Beneath the surface, however, these "gifts" are indeed politically
motivated. Funded by the Israeli government, the Jewish Agency for
Israel and wealthy Zionist philanthropists like Charles Bronfman and
Sheldon Adelman, the trips are intended in large part to foster support
amongst Diaspora Jewish youth for the continued existence of Israel as a
"Jewish state" and to ensure a new generation of Israel supporters who
can take over the reins from their parents and grandparents.
The logic goes like this: Jews in the Diaspora are more likely to feel a
strong attachment to Israel, and therefore support and defend it, if
they have travelled there.
This theory was given further credence after a study entitled Beyond
Distancing: Young Adult American Jews and their Alienation from Israel
was released in 2006. "Absent any trip to Israel," say the document's
authors, "most Jews score on the lowest rung of Israel attachment, and
only a few manage to harbor warm feelings toward Israel." Furthermore,
"as important as Israel travel may be for fortifying commitment to
Israel and preventing alienation," the document's authors stress that
"it is even more important and most important, for younger Jews."
Birthright Israel therefore plays a significant role in the
infrastructure of Zionist indoctrination in the Jewish Diaspora, which
includes Zionist schools, camps, youth groups, and so on. Most
significantly, what Birthright Israel trips are able to do is bring more
young Jews, regardless of their level of affiliation with Jewish
institutions, into the Zionist fold.
Whether it's to make aliah (move to Israel), give money to Zionist
organizations such as the Jewish National Fund, become lobbyists in
their respective communities and countries, or at the very least, give
tacit moral support for Israel, ensuring that as many young Jews as
possible become supporters of Israel in one way or another is extremely
important for the future of the Zionist project.

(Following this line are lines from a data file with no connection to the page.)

<file path="src/alu_pkg.sv">
// shared ALU command codes, request and flag structs, and the command classifier
package alu_pkg;

    typedef enum logic [3:0] {
        ar_add     = 4'd0,
        ar_sub     = 4'd1,
        ar_add_cin = 4'd2,
        ar_sub_cin = 4'd3,
        ar_inc_a   = 4'd4,
        ar_dec_a   = 4'd5,
        ar_inc_b   = 4'd6,
        ar_dec_b   = 4'd7,
        ar_cmp     = 4'd8,
        ar_mul_inc = 4'd9,
        ar_mul_shl = 4'd10
    } alu_arith_cmd_e; // mode 1 codes

    typedef enum logic [3:0] {
        lg_and    = 4'd0,
        lg_nand   = 4'd1,
        lg_or     = 4'd2,
        lg_nor    = 4'd3,
        lg_xor    = 4'd4,
        lg_xnor   = 4'd5,
        lg_not_a  = 4'd6,
        lg_not_b  = 4'd7,
        lg_shr1_a = 4'd8,
        lg_shl1_a = 4'd9,
        lg_shr1_b = 4'd10,
        lg_shl1_b = 4'd11
    } alu_logic_cmd_e; // mode 0 codes

    typedef struct packed {
        logic       mode;  // 1 arith/mul, 0 logic
        logic [3:0] cmd;
        logic       cin;
        logic [1:0] valid; // bit 0 opa, bit 1 opb
    } alu_ctrl_t;

    typedef struct packed {
        logic cout;
        logic oflow;
        logic g;
        logic e;
        logic l;
        logic err;
    } alu_flags_t;

    typedef enum logic [1:0] {
        cls_arith,
        cls_mul,
        cls_logic,
        cls_invalid
    } alu_class_e;

    // unknown code or a valid mask other than the needed operands gives invalid
    function automatic alu_class_e classify(alu_ctrl_t c);
        logic [1:0] need;
        alu_class_e cls;
        need = 2'b11; // most commands use both operands
        cls  = cls_invalid;
        if (c.mode) begin
            case (c.cmd)
                ar_add, ar_sub, ar_add_cin, ar_sub_cin, ar_cmp: cls = cls_arith;
                ar_mul_inc, ar_mul_shl: cls = cls_mul;
                ar_inc_a, ar_dec_a: begin
                    cls  = cls_arith;
                    need = 2'b01;
                end
                ar_inc_b, ar_dec_b: begin
                    cls  = cls_arith;
                    need = 2'b10;
                end
                default: cls = cls_invalid;
            endcase
        end else begin
            case (c.cmd)
                lg_and, lg_nand, lg_or, lg_nor, lg_xor, lg_xnor: cls = cls_logic;
                lg_not_a, lg_shr1_a, lg_shl1_a: begin
                    cls  = cls_logic;
                    need = 2'b01;
                end
                lg_not_b, lg_shr1_b, lg_shl1_b: begin
                    cls  = cls_logic;
                    need = 2'b10;
                end
                default: cls = cls_invalid;
            endcase
        end
        if (c.valid != need) begin
            cls = cls_invalid;
        end
        return cls;
    endfunction

endpackage

</file>
<file path="src/alu_arith_unit.sv">
// combinational add, subtract, increment, decrement and compare with their flags
`timescale 1ns/1ns

module alu_arith_unit #(
    parameter int WIDTH = 4
) (
    input  alu_pkg::alu_ctrl_t  ctrl,
    input  logic [WIDTH-1:0]    opa,
    input  logic [WIDTH-1:0]    opb,
    output logic [2*WIDTH:0]    res,
    output alu_pkg::alu_flags_t flags
);
    logic [WIDTH:0] sum; // one bit wider than the operands

    always_comb begin
        sum   = '0;
        flags = '0;
        case (ctrl.cmd)
            alu_pkg::ar_add: begin
                sum        = opa + opb;
                flags.cout = sum[WIDTH];
            end
            alu_pkg::ar_add_cin: begin
                sum        = opa + opb + ctrl.cin;
                flags.cout = sum[WIDTH];
            end
            alu_pkg::ar_sub: begin
                sum         = opa - opb; // wraps in WIDTH+1 bits
                flags.oflow = opa < opb;
            end
            alu_pkg::ar_sub_cin: begin
                sum         = opa - opb - ctrl.cin;
                flags.oflow = (opa < opb) || ((opa == opb) && ctrl.cin);
            end
            alu_pkg::ar_inc_a: begin
                sum        = opa + 1'b1;
                flags.cout = sum[WIDTH];
            end
            alu_pkg::ar_dec_a: begin
                sum         = opa - 1'b1;
                flags.oflow = opa == '0;
            end
            alu_pkg::ar_inc_b: begin
                sum        = opb + 1'b1;
                flags.cout = sum[WIDTH];
            end
            alu_pkg::ar_dec_b: begin
                sum         = opb - 1'b1;
                flags.oflow = opb == '0;
            end
            alu_pkg::ar_cmp: begin // result stays zero
                flags.g = opa > opb;
                flags.e = opa == opb;
                flags.l = opa < opb;
            end
            default: sum = '0;
        endcase
    end

    assign res = {{WIDTH{1'b0}}, sum};

endmodule

</file>
<file path="src/alu_ctrl_fsm.sv">
// request/ack controller that captures a request, times its execution and holds the result
`timescale 1ns/1ns

module alu_ctrl_fsm #(
    parameter int WIDTH      = 4,
    parameter int MUL_STAGES = 2
) (
    input  logic                               CLK,
    input  logic                               RST,
    input  logic                               req,
    output logic                               ack,
    input  alu_pkg::alu_ctrl_t                 ctrl,
    input  logic [WIDTH-1:0]                   opa,
    input  logic [WIDTH-1:0]                   opb,
    output alu_pkg::alu_ctrl_t                 cur_ctrl,
    output logic [WIDTH-1:0]                   cur_opa,
    output logic [WIDTH-1:0]                   cur_opb,
    output logic                               timer_load,
    output logic [$clog2(MUL_STAGES + 1)-1:0]  timer_len,
    input  logic                               expired,
    input  logic [2*WIDTH:0]                   arith_res,
    input  alu_pkg::alu_flags_t                arith_flags,
    input  logic [2*WIDTH:0]                   mul_res,
    input  logic                               mul_oflow,
    input  logic [2*WIDTH:0]                   logic_res,
    output logic [2*WIDTH:0]                   res,
    output alu_pkg::alu_flags_t                flags
);
    localparam int LEN_W = $clog2(MUL_STAGES + 1);

    typedef enum logic [1:0] {st_idle, st_exec, st_ack} state_e;

    state_e              state;
    alu_pkg::alu_class_e req_class;
    alu_pkg::alu_class_e cur_class;
    logic [2*WIDTH:0]    sel_res;
    alu_pkg::alu_flags_t sel_flags;

    assign req_class  = alu_pkg::classify(ctrl);
    assign timer_load = (state == st_idle) && req; // capture edge
    assign timer_len  = (req_class == alu_pkg::cls_mul) ? LEN_W'(MUL_STAGES) : LEN_W'(1);

    always_comb begin
        sel_res   = '0;
        sel_flags = '0;
        case (cur_class)
            alu_pkg::cls_arith: begin
                sel_res   = arith_res;
                sel_flags = arith_flags;
            end
            alu_pkg::cls_mul: begin
                sel_res         = mul_res;
                sel_flags.oflow = mul_oflow;
            end
            alu_pkg::cls_logic: sel_res = logic_res;
            default: sel_flags.err = 1'b1; // zero result, err only
        endcase
    end

    always_ff @(posedge CLK or posedge RST) begin
        if (RST) begin
            state     <= st_idle;
            cur_class <= alu_pkg::cls_invalid;
            cur_ctrl  <= '0;
            ack       <= 1'b0;
            res       <= '0;
            flags     <= '0;
        end else begin
            case (state)
                st_idle: if (req) begin
                    cur_ctrl  <= ctrl;
                    cur_class <= req_class;
                    state     <= st_exec;
                end
                st_exec: if (expired) begin
                    res   <= sel_res;
                    flags <= sel_flags;
                    ack   <= 1'b1;
                    state <= st_ack;
                end
                st_ack: if (!req) begin // requester released
                    ack   <= 1'b0;
                    state <= st_idle;
                end
                default: state <= st_idle;
            endcase
        end
    end

    always_ff @(posedge CLK) begin
        if (timer_load) begin
            cur_opa <= opa;
            cur_opb <= opb;
        end
    end

endmodule

</file>
<file path="src/alu_latency_timer.sv">
// execution latency timer, loaded by the controller at capture and pulsing when done
`timescale 1ns/1ns

module alu_latency_timer #(
    parameter int MAX_LEN = 2
) (
    input  logic                            CLK,
    input  logic                            RST,
    input  logic                            load,
    input  logic [$clog2(MAX_LEN + 1)-1:0]  len,
    output logic                            expired
);
    localparam int LEN_W = $clog2(MAX_LEN + 1);

    logic [LEN_W-1:0] cnt;
    logic             running;

    always_ff @(posedge CLK or posedge RST) begin
        if (RST) begin
            cnt     <= '0;
            running <= 1'b0;
        end else if (load) begin
            cnt     <= len;
            running <= 1'b1;
        end else if (running) begin
            if (cnt == '0) begin
                running <= 1'b0; // single cycle pulse
            end else begin
                cnt <= cnt - 1'b1;
            end
        end
    end

    assign expired = running && (cnt == '0);

endmodule

</file>
<file path="src/alu_logic_unit.sv">
// combinational bitwise operations and single-bit shifts, zero-extended to the result
`timescale 1ns/1ns

module alu_logic_unit #(
    parameter int WIDTH = 4
) (
    input  alu_pkg::alu_ctrl_t ctrl,
    input  logic [WIDTH-1:0]   opa,
    input  logic [WIDTH-1:0]   opb,
    output logic [2*WIDTH:0]   res
);
    logic [WIDTH-1:0] r;

    always_comb begin
        case (ctrl.cmd)
            alu_pkg::lg_and:    r = opa & opb;
            alu_pkg::lg_nand:   r = ~(opa & opb);
            alu_pkg::lg_or:     r = opa | opb;
            alu_pkg::lg_nor:    r = ~(opa | opb);
            alu_pkg::lg_xor:    r = opa ^ opb;
            alu_pkg::lg_xnor:   r = ~(opa ^ opb);
            alu_pkg::lg_not_a:  r = ~opa;
            alu_pkg::lg_not_b:  r = ~opb;
            alu_pkg::lg_shr1_a: r = opa >> 1;
            alu_pkg::lg_shl1_a: r = opa << 1; // top bit dropped
            alu_pkg::lg_shr1_b: r = opb >> 1;
            alu_pkg::lg_shl1_b: r = opb << 1;
            default:            r = '0;
        endcase
    end

    assign res = {{(WIDTH + 1){1'b0}}, r};

endmodule

</file>
<file path="src/alu_mul_unit.sv">
// multiply operand preparation followed by a pipeline of MUL_STAGES product registers
`timescale 1ns/1ns

module alu_mul_unit #(
    parameter int WIDTH      = 4,
    parameter int MUL_STAGES = 2
) (
    input  logic               CLK,
    input  logic               RST,
    input  alu_pkg::alu_ctrl_t ctrl,
    input  logic [WIDTH-1:0]   opa,
    input  logic [WIDTH-1:0]   opb,
    output logic [2*WIDTH:0]   res,
    output logic               oflow
);
    logic [WIDTH:0]                      mul_a;
    logic [WIDTH:0]                      mul_b;
    logic [2*WIDTH:0]                    prod;
    logic [MUL_STAGES-1:0][2*WIDTH:0]    stage_q; // index 0 is the first stage

    always_comb begin
        mul_a = '0;
        mul_b = '0;
        case (ctrl.cmd)
            alu_pkg::ar_mul_inc: begin
                mul_a = opa + 1'b1;
                mul_b = opb + 1'b1;
            end
            alu_pkg::ar_mul_shl: begin
                mul_a = {opa, 1'b0}; // msb of opa kept
                mul_b = {1'b0, opb};
            end
            default: mul_a = '0;
        endcase
        prod = mul_a * mul_b; // fits in 2*WIDTH+1 bits
    end

    always_ff @(posedge CLK or posedge RST) begin
        if (RST) begin
            stage_q <= '0;
        end else begin
            stage_q[0] <= prod;
            for (int i = MUL_STAGES - 1; i > 0; i--) begin
                stage_q[i] <= stage_q[i-1];
            end
        end
    end

    assign res   = stage_q[MUL_STAGES-1];
    assign oflow = res > {{WIDTH{1'b0}}, {(WIDTH + 1){1'b1}}};

endmodule

</file>
<file path="src/alu_top.sv">
// pipelined ALU top level with a four-phase req/ack request interface
`timescale 1ns/1ns

module alu_top #(
    parameter int WIDTH      = 4,
    parameter int MUL_STAGES = 2
) (
    input  logic                CLK,
    input  logic                RST,
    input  logic                req,
    output logic                ack,
    input  alu_pkg::alu_ctrl_t  ctrl,
    input  logic [WIDTH-1:0]    opa,
    input  logic [WIDTH-1:0]    opb,
    output logic [2*WIDTH:0]    res,
    output alu_pkg::alu_flags_t flags
);
    localparam int LEN_W = $clog2(MUL_STAGES + 1);

    alu_pkg::alu_ctrl_t  cur_ctrl;
    logic [WIDTH-1:0]    cur_opa;
    logic [WIDTH-1:0]    cur_opb;
    logic                timer_load;
    logic [LEN_W-1:0]    timer_len;
    logic                expired;
    logic [2*WIDTH:0]    arith_res;
    alu_pkg::alu_flags_t arith_flags;
    logic [2*WIDTH:0]    mul_res;
    logic                mul_oflow;
    logic [2*WIDTH:0]    logic_res;

    alu_ctrl_fsm #(.WIDTH(WIDTH), .MUL_STAGES(MUL_STAGES)) i_ctrl (
        .CLK(CLK), .RST(RST), .req(req), .ack(ack),
        .ctrl(ctrl), .opa(opa), .opb(opb),
        .cur_ctrl(cur_ctrl), .cur_opa(cur_opa), .cur_opb(cur_opb),
        .timer_load(timer_load), .timer_len(timer_len), .expired(expired),
        .arith_res(arith_res), .arith_flags(arith_flags),
        .mul_res(mul_res), .mul_oflow(mul_oflow), .logic_res(logic_res),
        .res(res), .flags(flags)
    );

    alu_latency_timer #(.MAX_LEN(MUL_STAGES)) i_timer (
        .CLK(CLK), .RST(RST), .load(timer_load), .len(timer_len), .expired(expired)
    );

    alu_arith_unit #(.WIDTH(WIDTH)) i_arith (
        .ctrl(cur_ctrl), .opa(cur_opa), .opb(cur_opb), .res(arith_res), .flags(arith_flags)
    );

    alu_mul_unit #(.WIDTH(WIDTH), .MUL_STAGES(MUL_STAGES)) i_mul (
        .CLK(CLK), .RST(RST), .ctrl(cur_ctrl), .opa(cur_opa), .opb(cur_opb),
        .res(mul_res), .oflow(mul_oflow)
    );

    alu_logic_unit #(.WIDTH(WIDTH)) i_logic (
        .ctrl(cur_ctrl), .opa(cur_opa), .opb(cur_opb), .res(logic_res)
    );

endmodule

</file>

Yet given the growth in public consciousness around the world regarding
the Israeli government's ongoing oppression of the Palestinian people,
boosted considerably by the recent Israeli massacres in Gaza, the
Zionist project is facing somewhat of a crisis.
As Israel is becoming more and more difficult to defend, a growing
number of young Jews are expressing staunch opposition to the Israeli
government and Zionism, shouting "not in my name!" for all the world to
Hannah Mermelstein is one of these young Jews. Together with co-founder
Dunya Alwan, Murmelstein created an organization called Birthright
Unplugged in 2005, in part to counter Birthright Israel and the skewed
picture it paints in the minds of young Jews.
Open to both Jews and non-Jews, Birthright Unplugged takes participants
to see the devastating effects that Zionist colonization and occupation
have had on the Palestinian people in the West Bank and within what is
now the state of Israel.
"Zionism is failing. It's on the decline." says Mermelstein. "Our role
is to speed up the fall of Zionism," she added, "while at the same time
standing in solidarity with the Palestinian struggle to survive and
resist Zionist policy."
Rosi Greenberg, alum of both Birthright Israel and Birthright Unplugged,
agrees. "To me, Judaism is about ethics and values about human
rights," says Greenberg.
Upon witnessing the suffering of the Palestinian people first-hand and
understanding more about Israel's abhorrent human rights record,
Mermelstein and Greenberg's opposition to Zionism and involvement with
the Palestinian solidarity movement are hence not surprising.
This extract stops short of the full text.